Not only is the Whippersnapper a unique asymmetrical design, but it’s also finless. The beauty of which is the speed achieved with no drag of the fins. There is also a beauty in controlling a board that wants to be uncontrollable. With the lack of fins, you are reliant on the asymmetry of the board to buoy you up and give you the necessary drag and lift you forfeit by removing the fins.


There is one thing that is always true of surfboards as a whole, no matter their symmetry — only one rail can be always engaged at a time on the sloped surface of a wave. With this in mind, imagine how changing up a board’s symmetry could play to your benefit depending on whether you are going right or going left, whether you are surfing your frontside or your backside. One main benefit of why asymms can perform well is the way it transitions between turns. Since the rails are different lengths and since only one rail can be engaged at a time on the wave, it’s like you get two different surfboards in one — a board that favors you on your frontside (+ toe-side) and on your backside (+ heel-side).

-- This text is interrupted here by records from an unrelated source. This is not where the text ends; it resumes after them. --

[src/rtl/demux_1_para_4_reg.sv]
// Registered 1-to-4 demux with per-channel 1-entry valid/ready holding registers.
// Optional `DEMUX_ROUND_ROBIN_EN: channel chosen by an internal rotating pointer instead of S.
module demux_1_para_4_reg #(
  parameter int WIDTH = 8
) (
  input  logic             clk,
  input  logic             reset,
  input  logic [WIDTH-1:0] D,
  input  logic [1:0]       S,
  input  logic             in_valid,
  output logic             in_ready,
  output logic [WIDTH-1:0] Y0,
  output logic [WIDTH-1:0] Y1,
  output logic [WIDTH-1:0] Y2,
  output logic [WIDTH-1:0] Y3,
  output logic [3:0]       out_valid,
  input  logic [3:0]       out_ready,
  output logic [15:0]      xfer_cnt
);

  logic [3:0]            valid_q, valid_d;
  logic [3:0][WIDTH-1:0] data_q, data_d;
  logic [15:0]           cnt_q, cnt_d;
  logic [3:0]            pop;
  logic [1:0]            ch;
  logic                  accept;

`ifdef DEMUX_ROUND_ROBIN_EN
  logic [1:0] rr_q, rr_d;
  logic       unused_s;

  assign unused_s = ^S;
  assign ch       = rr_q;

  // Pointer only moves on an accept, so a stalled channel holds the order.
  always_comb begin
    rr_d = rr_q;
    if (accept) rr_d = rr_q + 2'd1;
  end

  always_ff @(posedge clk) begin
    if (reset) rr_q <= 2'd0;
    else       rr_q <= rr_d;
  end
`else
  assign ch = S;
`endif

  assign pop      = valid_q & out_ready;
  assign in_ready = ~valid_q[ch] | out_ready[ch];
  assign accept   = in_valid & in_ready;

  // Accept overrides a same-channel pop, keeping valid high with no bubble.
  always_comb begin
    valid_d = valid_q & ~pop;
    data_d  = data_q;
    cnt_d   = cnt_q;
    if (accept) begin
      valid_d[ch] = 1'b1;
      data_d[ch]  = D;
      cnt_d       = cnt_q + 16'd1;
    end
  end

  always_ff @(posedge clk) begin
    if (reset) begin
      valid_q <= '0;
      data_q  <= '0;
      cnt_q   <= '0;
    end else begin
      valid_q <= valid_d;
      data_q  <= data_d;
      cnt_q   <= cnt_d;
    end
  end

  assign out_valid = valid_q;
  assign Y0        = data_q[0];
  assign Y1        = data_q[1];
  assign Y2        = data_q[2];
  assign Y3        = data_q[3];
  assign xfer_cnt  = cnt_q;

endmodule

A longer inside (or toe-side) rail paired with a shorter outside (or heel-side) rail will generate a lot of speed out of a bottom turn and give you somewhat of a recoil effect off the top. In other words, energy is loaded up through the coiled bottom turn and is released through the top turn — projecting you back into the wave with great power.

Glassed with two layers of 4oz fiberglass on the deck and one layer of 4oz on the bottom, with an additional 4oz deck patch over the back foot and a 4oz tail patch for added protection of the fin boxes. I use s-cloth fiberglass on my shorter boards — a more premium fiberglass cloth than what is used in standard surfboard construction — it has a better tensile strength and is military-grade fiberglass that weighs the same as e-cloth (surfboard standard) but is much stronger, resulting in a board that will last longer than an average board. It’s not often used due to its hefty price tag but I include it with every shortboard and twin fin because I want my boards to stand the test of time more than normal. Most company’s “team rider” surfboards are built with s-cloth, but I choose to eat the cost and do it for all my lightweight boards.